Selenium nanoparticles inhibited H1N1 influenza virus-induced apoptosis by ROS-mediated signaling pathways.

Influenza A (H1N1) viruses are distributed around the world and pose a threat to public health. Vaccination is the main treatment strategy to prevent influenza infection, but antiviral drugs also play an important role in controlling seasonal and pandemic influenza. Currently, as influenza viruses may be developing antiviral resistance, new agents with different modes of action are being investigated. Recently, selenium nanoparticles (SeNPs), which have antiviral effects, have attracted increasing attention in biomedical interventions. The appearance of nanotechnology has attracted great attention in the field of nanomedicine.

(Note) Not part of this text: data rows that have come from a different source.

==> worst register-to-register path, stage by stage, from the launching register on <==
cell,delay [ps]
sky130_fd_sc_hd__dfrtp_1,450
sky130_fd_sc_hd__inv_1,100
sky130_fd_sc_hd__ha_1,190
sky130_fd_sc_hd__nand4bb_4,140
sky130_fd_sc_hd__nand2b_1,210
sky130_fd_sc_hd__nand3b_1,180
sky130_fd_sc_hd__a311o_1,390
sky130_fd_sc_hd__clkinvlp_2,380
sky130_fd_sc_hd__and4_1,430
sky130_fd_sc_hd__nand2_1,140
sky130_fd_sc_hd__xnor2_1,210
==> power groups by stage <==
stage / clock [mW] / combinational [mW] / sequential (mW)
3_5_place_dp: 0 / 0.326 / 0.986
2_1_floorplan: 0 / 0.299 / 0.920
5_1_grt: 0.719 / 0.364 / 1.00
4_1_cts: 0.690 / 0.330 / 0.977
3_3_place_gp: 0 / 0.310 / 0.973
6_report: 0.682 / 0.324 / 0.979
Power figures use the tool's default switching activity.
[src/rtl/game_session_ctrl_sat_counter.sv]
// Saturating up-counter with synchronous clear; sat is high while the count is all-ones.
module sat_counter #(
    parameter int WIDTH = 8
) (
    input  logic             clk,
    input  logic             rst,
    input  logic             inc,
    input  logic             clr,
    output logic [WIDTH-1:0] count,
    output logic             sat
);

    assign sat = &count;

    // Count register: clear has priority, increments stop at all-ones.
    always_ff @(posedge clk) begin
        if (rst) begin
            count <= '0;
        end else if (clr) begin
            count <= '0;
        end else if (inc && !sat) begin
            count <= count + WIDTH'(1);
        end else begin
            count <= count;
        end
    end

endmodule
<file path="config.mk">
export PLATFORM = sky130hd
export DESIGN_NAME = pipe_ctrl
export DESIGN_NICKNAME = d
export VERILOG_FILES = /design/src/rtl/pipe_ctrl.sv
export SDC_FILE = /design/constraint.sdc
export NUM_CORES = 1
export LEC_CHECK = 0
export CAP_MARGIN = 5
export CORE_MARGIN = 4
export CORE_UTILIZATION = 40
export CTS_CLUSTER_SIZE = 14
export DETAILED_ROUTE_END_ITERATION = 10
export GPL_TIMING_DRIVEN = 0
export PLACE_DENSITY_LB_ADDON = 0.1
export SLEW_MARGIN = 5
export SYNTH_ARGS = -nofsm -noshare
export SYNTH_HDL_FRONTEND = slang
export SYNTH_SLANG_ARGS = --single-unit
export TNS_END_PERCENT = 10
</file>
<file path="constraint.sdc">
create_clock -name clk -period 5.4 [get_ports clk]
set_input_delay 0.54 -clock clk [delete_from_list [all_inputs] [get_ports clk]]
set_output_delay 0.54 -clock clk [all_outputs]
set_load 0.02 [all_outputs]
</file>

SeNPs constitute an attractive vector platform for delivering a variety of drugs to action targets. SeNPs are being explored for potential therapeutic efficacy in a variety of oxidative stress and inflammation-mediated diseases, such as cancer, arthritis, diabetes, and kidney disease. SeNPs could inhibit infection of Madin-Darby canine kidney (MDCK) cells with H1N1 and prevent chromatin condensation and DNA fragmentation. ROS play a key role in physiological processes for apoptosis. SeNPs significantly inhibited the production of reactive oxygen species (ROS) in MDCK cells. Mechanistic investigation revealed that SeNPs inhibited the apoptosis induced by H1N1 virus infection in MDCK cells by improving the level of GPx1. Our results suggest that SeNPs are an effective selenium source and a promising H1N1 influenza antiviral candidate.